Apply a disc based suppression algorithm to get a good spatial distribution of high quality points, where the user defines some function to be used as the quality metric.

Parameters

• suppression_func (object) – A function that returns a scalar value to be used as the strength of a given row in the matches data frame.

• suppression_args (tuple) – Arguments to be passed on to the suppression function

• clean_keys (list) – of mask keys to be used to reduce the total size of the matches dataframe.

class autocnet.graph.edge.NetworkEdge(*args, **kwargs)

compute_fundamental_matrix(method='ransac', maskname='fundamental', **kwargs)

Estimate the fundamental matrix (F) using the correspondences tagged to this edge.

Parameters

• method ({'ransac', 'lmeds', 'normal', '8point'}) – The method that will be used when computing the homography.

• maskname (str) – The column that the mask will be saved under in the masks dataframe. If the column already exists, then the mask in that column will be overwritten.

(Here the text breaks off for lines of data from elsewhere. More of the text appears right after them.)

## src/rtl/half_adder_pkg.sv

```systemverilog
// Shared definitions for the registered half-adder bank.
package half_adder_pkg;

    // Lane count used when the instantiating level does not override WIDTH.
    localparam int HA_DEFAULT_WIDTH = 1;

    // Result of one half-adder lane: sum bit and carry bit.
    typedef struct packed {
        logic s;
        logic c;
    } ha_res_t;

endpackage : half_adder_pkg

```

## src/rtl/half_adder_cell.sv

```systemverilog
// Single-lane combinational half adder built from gate primitives.
// The XOR is the classic four-NAND network; the carry reuses the first NAND.
module half_adder_cell (
    input  logic a,
    input  logic b,
    output logic s,
    output logic c
);

    wire n_ab;
    wire n_a;
    wire n_b;

    nand u_nand_ab  (n_ab, a, b);
    nand u_nand_a   (n_a, a, n_ab);
    nand u_nand_b   (n_b, b, n_ab);
    nand u_nand_sum (s, n_a, n_b);
    not  u_not_cy   (c, n_ab);

endmodule : half_adder_cell

```

## src/rtl/half_adder_s.sv

```systemverilog
// Registered bank of WIDTH independent half adders with a valid strobe.
// Optional feature macro: HA_CARRY_CNT_EN adds a saturating carry-event
// counter (carry_cnt) that accumulates popcount(a & b) on every valid edge.
module half_adder_s
    import half_adder_pkg::*;
#(
    parameter int WIDTH = HA_DEFAULT_WIDTH
`ifdef HA_CARRY_CNT_EN
    ,
    parameter int CNT_W = 16
`endif
) (
    input  logic             clk,
    input  logic             rst,
    input  logic             in_valid,
    input  logic [WIDTH-1:0] a,
    input  logic [WIDTH-1:0] b,
    output logic [WIDTH-1:0] sout,
    output logic [WIDTH-1:0] cout,
    output logic             out_valid
`ifdef HA_CARRY_CNT_EN
    ,
    output logic [CNT_W-1:0] carry_cnt
`endif
);

    logic [WIDTH-1:0] sum_w;
    logic [WIDTH-1:0] carry_w;

    ha_res_t [WIDTH-1:0] res_d;
    ha_res_t [WIDTH-1:0] res_q;
    logic                out_valid_d;
    logic                out_valid_q;

    // One structural cell per lane; lanes never exchange carries.
    for (genvar i = 0; i < WIDTH; i++) begin : g_lane
        half_adder_cell u_cell (
            .a (a[i]),
            .b (b[i]),
            .s (sum_w[i]),
            .c (carry_w[i])
        );
    end

    // Next result: capture the cell outputs on a valid cycle, otherwise hold.
    always_comb begin
        // NOTE: default every always_comb output first so no path leaves it unassigned (no latch).
        res_d       = res_q;
        out_valid_d = in_valid;
        if (in_valid) begin
            for (int i = 0; i < WIDTH; i++) begin
                res_d[i] = '{s: sum_w[i], c: carry_w[i]};
            end
        end
    end

    // Output stage registers, cleared asynchronously by rst.
    always_ff @(posedge clk or posedge rst) begin
        // NOTE: sequential state uses non-blocking (<=) so all flops sample pre-edge values.
        if (rst) begin
            res_q       <= '0;
            out_valid_q <= 1'b0;
        end else begin
            res_q       <= res_d;
            out_valid_q <= out_valid_d;
        end
    end

    // Unpack the registered lane structs onto the flat output buses.
    always_comb begin
        sout = '0;
        cout = '0;
        for (int i = 0; i < WIDTH; i++) begin
            sout[i] = res_q[i].s;
            cout[i] = res_q[i].c;
        end
    end

    assign out_valid = out_valid_q;

`ifdef HA_CARRY_CNT_EN
    localparam int POP_W = $clog2(WIDTH + 1);
    localparam int SUM_W = ((CNT_W > POP_W) ? CNT_W : POP_W) + 1;
    localparam logic [CNT_W-1:0] CNT_MAX = {CNT_W{1'b1}};

    logic [POP_W-1:0] pop_w;
    logic [SUM_W-1:0] cnt_sum;
    logic [CNT_W-1:0] carry_cnt_d;
    logic [CNT_W-1:0] carry_cnt_q;

    // Count carry-generating lanes and add them, clamping at the counter maximum.
    always_comb begin
        pop_w = '0;
        for (int i = 0; i < WIDTH; i++) begin
            pop_w = pop_w + POP_W'(carry_w[i]);
        end
        cnt_sum     = SUM_W'(carry_cnt_q) + SUM_W'(pop_w);
        carry_cnt_d = carry_cnt_q;
        if (in_valid) begin
            if (cnt_sum > SUM_W'(CNT_MAX)) begin
                carry_cnt_d = CNT_MAX;
            end else begin
                carry_cnt_d = cnt_sum[CNT_W-1:0];
            end
        end
    end

    // Carry-event counter register, cleared by rst.
    always_ff @(posedge clk or posedge rst) begin
        if (rst) begin
            carry_cnt_q <= '0;
        end else begin
            carry_cnt_q <= carry_cnt_d;
        end
    end

    assign carry_cnt = carry_cnt_q;
`endif

endmodule : half_adder_s

```

## config.mk

```make
export PLATFORM = sky130hd
export DESIGN_NAME = half_adder_s
export DESIGN_NICKNAME = d
export VERILOG_FILES = /design/src/rtl/half_adder_pkg.sv /design/src/rtl/half_adder_cell.sv /design/src/rtl/half_adder_s.sv
export SDC_FILE = /design/constraint.sdc
export NUM_CORES = 1
export LEC_CHECK = 0
export CORE_AREA = 2 2 39 41
export CTS_BUF_LIST = sky130_fd_sc_hd__clkbuf_4
export DETAILED_ROUTE_END_ITERATION = 12
export DIE_AREA = 0 0 41 43
export GPL_TIMING_DRIVEN = 1
export HOLD_SLACK_MARGIN = 0.06
export MAX_ROUTING_LAYER = met4
export REMOVE_ABC_BUFFERS = 1
export SYNTH_ARGS = -nofsm -noshare
export SYNTH_HDL_FRONTEND = slang
export SYNTH_SLANG_ARGS = --single-unit
```

## constraint.sdc

```tcl
create_clock -name clk -period 1.9 [get_ports clk]
set_input_delay 0.475 -clock clk [delete_from_list [all_inputs] [get_ports clk]]
set_output_delay 0.475 -clock clk [all_outputs]
set_load 0.05 [all_outputs]
```

Yosys cells after proc, flatten, opt, wreduce, memory -nomap -nowiden
Index checks and enable logic that the tools add are counted.
Widths: inputs -> output; s select.
{ "classes": {"bitwise_logic": 8} }
{ "ops": {"columns": ["op", "count"], "rows": [
  ["$and 1x1->1", 4],
  ["$not 1->1", 4]
]} }
{ "totals": {"in_bits": 5, "reg_bits": 3} }

Longest topological paths before layout
Gate-level depths: netlist (run 1).
{ "depth": {"word_depth": 6, "ltp_mapped": 2} }

Cells and area by module
A second synthesis (run 1) with hierarchy kept.
{ "unflattened": {"cells_unflattened": 7, "area_unflattened_um2": 113.9} }
{ "by_module_without_submodules": {"columns": ["mod", "n_inst", "seq_area_each_um2", "area_per_inst_um2", "cells_each"], "rows": [
  ["half_adder_s", 1, 75.1, 101.3, 6],
  ["half_adder_cell", 1, 0.0, 12.5, 1]
]} }

Worst setup path after synthesis (run 1)
No wires, ideal clock.
{ "synth_path": {"kind": "in2reg", "from": "input port a", "to": "register res_q (netlist bit sout)", "stages": 2, "path_slack_ps": 793, "arrival_time_ps": 982, "n_path_buf": 0, "required_ps": 1775, "cell_sequence": "ha_1 mux2_2"} }
{ "synth_via": {"elab_chain_cells": 6, "elab_cells_between_ends": 8} }
{ "synth_rtl": {"columns": ["item", "line_no", "text"], "rows": [
  ["start: declaration", "half_adder_s.sv:16", "input logic [WIDTH-1:0] a,"],
  ["$and 1x1->1", "half_adder_cell.sv:14", "nand u_nand_ab (n_ab, a, b);"],
  ["$not 1->1", "half_adder_cell.sv:14", null],
  ["$and 1x1->1 (on tied branches)", "half_adder_cell.sv:15, half_adder_cell.sv:16", null],
  ["$not 1->1 (on tied branches)", "half_adder_cell.sv:15, half_adder_cell.sv:16", null],
  ["$and 1x1->1 *", "half_adder_cell.sv:17", "nand u_nand_sum (s, n_a, n_b);"],
  ["$not 1->1 *", "half_adder_cell.sv:17", null],
  ["end signal: assignment", "half_adder_s.sv:64", "res_q <= res_d;"],
  ["end: declaration", "half_adder_s.sv:31", "ha_res_t [WIDTH-1:0] res_q;"]
]} }
Mark *: on every way between the ends. The rest lies on a longest branch, timed or not.
A chain may end at the register's enable or synchronous reset.

Worst setup path after layout (run 1)
{ "layout_path": {"from": "input port a", "to": "register res_q (netlist bit sout)"} }
{ "layout_via": {"elab_chain_cells": 6, "elab_cells_between_ends": 8} }
{ "layout_rtl": {"columns": ["item", "line_no", "text"], "rows": [
  ["$and 1x1->1", "half_adder_cell.sv:14", null],
  ["$not 1->1", "half_adder_cell.sv:14", null],
  ["$and 1x1->1 (on tied branches)", "half_adder_cell.sv:15, half_adder_cell.sv:16", null],
  ["$not 1->1 (on tied branches)", "half_adder_cell.sv:15, half_adder_cell.sv:16", null],
  ["$and 1x1->1 *", "half_adder_cell.sv:17", null],
  ["$not 1->1 *", "half_adder_cell.sv:17", null],
  ["net g_lane[0].u_cell.s", "half_adder_cell.sv:6", "output logic s,"]
]} }
Mark *: on every way through the listed nets, which the timed path passes. The rest lies on a longest branch.

==> flow_metrics.py, run 1 <==
metrics = {
    "placed_design": {
        "portBuffers": 7,
        "place_hpwl_um": 254.4,
        "dp_cells": 30,
        "place_congestion": 0.4681,
        "post-place-ws_ns": 0.3527,
    },
    "pwr": {
        "peakVddDrop_v": 0.0001301,
        "total_power_uw": 246.0,
        "power.internal_uw": 183.3,
        "p_per_area_nw_per_um2": 1086,
        "seqPwrFrac": 0.298,
        "comb_power_share": 0.203,
        "p_sw_uw": 62.67,
        "p_sw_frac": 0.2548,
        "power.leakage_nw": 0.1069,
        "clock_power_share": 0.499,
    },
    "timing": {
        "min_period_ns": 1.308,
        "worst_slew_pin_slew_ns": 0.1375,
        "fin_skew_ns": 0,
        "relSlewSlack": 0.9081,
        "finalCritPeriodShare": 0.6882,
        "holdWs_ns": 0.4260,
        "rsz0062_at_grt": "false",
        "finalSetupViolations": 0,
        "hold_viol": 0,
        "fin_ws_ns": 0.5924,
        "slew_viol_final": 0,
        "fmax_mhz": 764.7,
        "setup_tns_ns": 0,
    },
    "worst_setup_path": {
        "rr_endpoint": "cout$_DFFE_PP0P_",
        "startpoint_type": "primary input",
        "critPathCapture": "sout$_DFFE_PP0P_",
        "slowest_delay_ns": 0.40,
        "path_max_fanout": 1,
        "crit_path_end_kind": "flop",
        "critPathRequiredTime_ns": 2.01,
        "r2r_start": "cout$_DFFE_PP0P_",
        "crit_start": "a",
        "rr_worst_depth": 1,
        "cp_data_arrival_time_ns": 1.42,
        "critPathKind": "in -> reg",
        "reg2reg_slack_ns": 1.15,
        "cp_slowest_cell": "clkdlybuf4s50_1",
        "path_cells": "clkdlybuf4s50_1, ha_1, mux2_2",
    },
    "floorplan": {
        "row_count": 14,
        "dieWidth_um": 41,
        "dieArea_um2": 1763,
        "fp.dieH_um": 43,
        "start_util": 0.08228,
        "core-area_um2": 1384,
        "ios": 8,
    },
    "route": {
        "vias": 95,
        "postRouteWirelength_um": 299,
        "first_pass_iters": 1,
        "wl_per_cell_um": 8.794,
        "remaining_drc_errors": 0,
        "drt_first_iter_violations": 0,
        "drtAntennaViolNets": 0,
        "vias_per_cell": 2.794,
    },
    "grt": {
        "grt_pass1_vias": 133,
        "grtUsageTotal": 0.05242,
        "antenna_found_initial": 0,
        "grt_max_degree": 4,
        "grt_pass1_wl_um": 455,
        "overflow": 0,
    },
    "synthesis": {
        "netlist_area_um2": 113.9,
        "synth.largest_area_cell": "dfrtp_1",
        "yosys-top-cells-count": "dfrtp_1, mux2_2, ha_1, inv_1",
        "synth_cells": 7,
        "synth_edf_count": 0,
        "avgSynthCellArea_um2": 16.27,
        "synth_seq_area_share": 0.6593,
        "synth_top_cell_area_share": 0.6593,
        "ys_types": 4,
        "ys_top_cells_by_area": "dfrtp_1, mux2_2, ha_1, inv_1",
        "ys_warn_count": 0,
        "yosysMostFrequentCell": "dfrtp_1",
        "ys_ff_latch": 3,
        "synth_flop_cell": "dfrtp_1",
        "async_flop_share": 1.000,
    },
    "clock_network": {
        "cts_setup_buffers": 0,
        "clock_path_buffers": 2,
        "cts_root_buf": "clkbuf_4",
        "clock_latency_ns": 0.23,
        "cts_tree": "yes",
        "clkTransAtPathRegs_ns": 0.04,
        "cts_made_buffers": 3,
        "cts.sinks": 3,
        "cts.htree.levels": 1,
        "cts.hold.buffers_added": 0,
        "cts_resized": 0,
    },
    "hold_path": {
        "hp-class": "in -> async",
    },
    "status": {
        "status": "completed",
    },
    "final_layout": {
        "drive_gt1_frac": 0.5000,
        "diodes": 0,
        "nFillCells": 151,
        "synthToLayoutAreaGrowth_pct": 98.90,
        "final_cells": 34,
        "fin_nets": 25,
    },
    "flow_run": {
        "maxCapViolCount": 0,
    },
}
logic make-up after synthesis:
kind of cell | synth area share
adders and majority gates | 0.1099
buffers and inverters | 0.03294
muxes | 0.1978
DFF | 0.6593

• kwargs (dict) – Extra arguments that will be passed to the fundamental matrix computation.

See also

autocnet.transformation.transformations.fundamental_matrix.compute_fundamental_matrix

compute_homography(method='ransac', maskname='homography', **kwargs)

Estimate the homography and reprojective error on this edge of the graph.

Parameters

• method ({'ransac', 'lmeds', 'normal'}) – The method that will be used when computing the homography.

• maskname (str) – The column that the mask will be saved under in the masks dataframe. If the column already exists, then the mask in that column will be overwritten.

• kwargs (dict) – Extra arguments that will be passed to the homography computation.

See also

autocnet.transformation.transformations.homography.compute_homography

find_IQR_outliers(scaling=1.5, filters={'template_metric': 1, 'template_shift': 0}, n_tolerance=10)

Based on the interquartile range, find the measure outliers from line and sample shifts.

Parameters

• scaling (float) – scaling factor to use on IQR when determining outlier range

• filters (dict) – filters used on a match’s source measure, only source measures which satisfy filter will be used in outlier calculation

• n_tolerance (int) – minimum number of measures needed to calculate outliers

Returns

• measure_ids (list) – list of measure ids corresponding to outliers

• resultlog (dict) – status of finding outlier

ignore_outliers(outlier_method='IQR', **kwargs)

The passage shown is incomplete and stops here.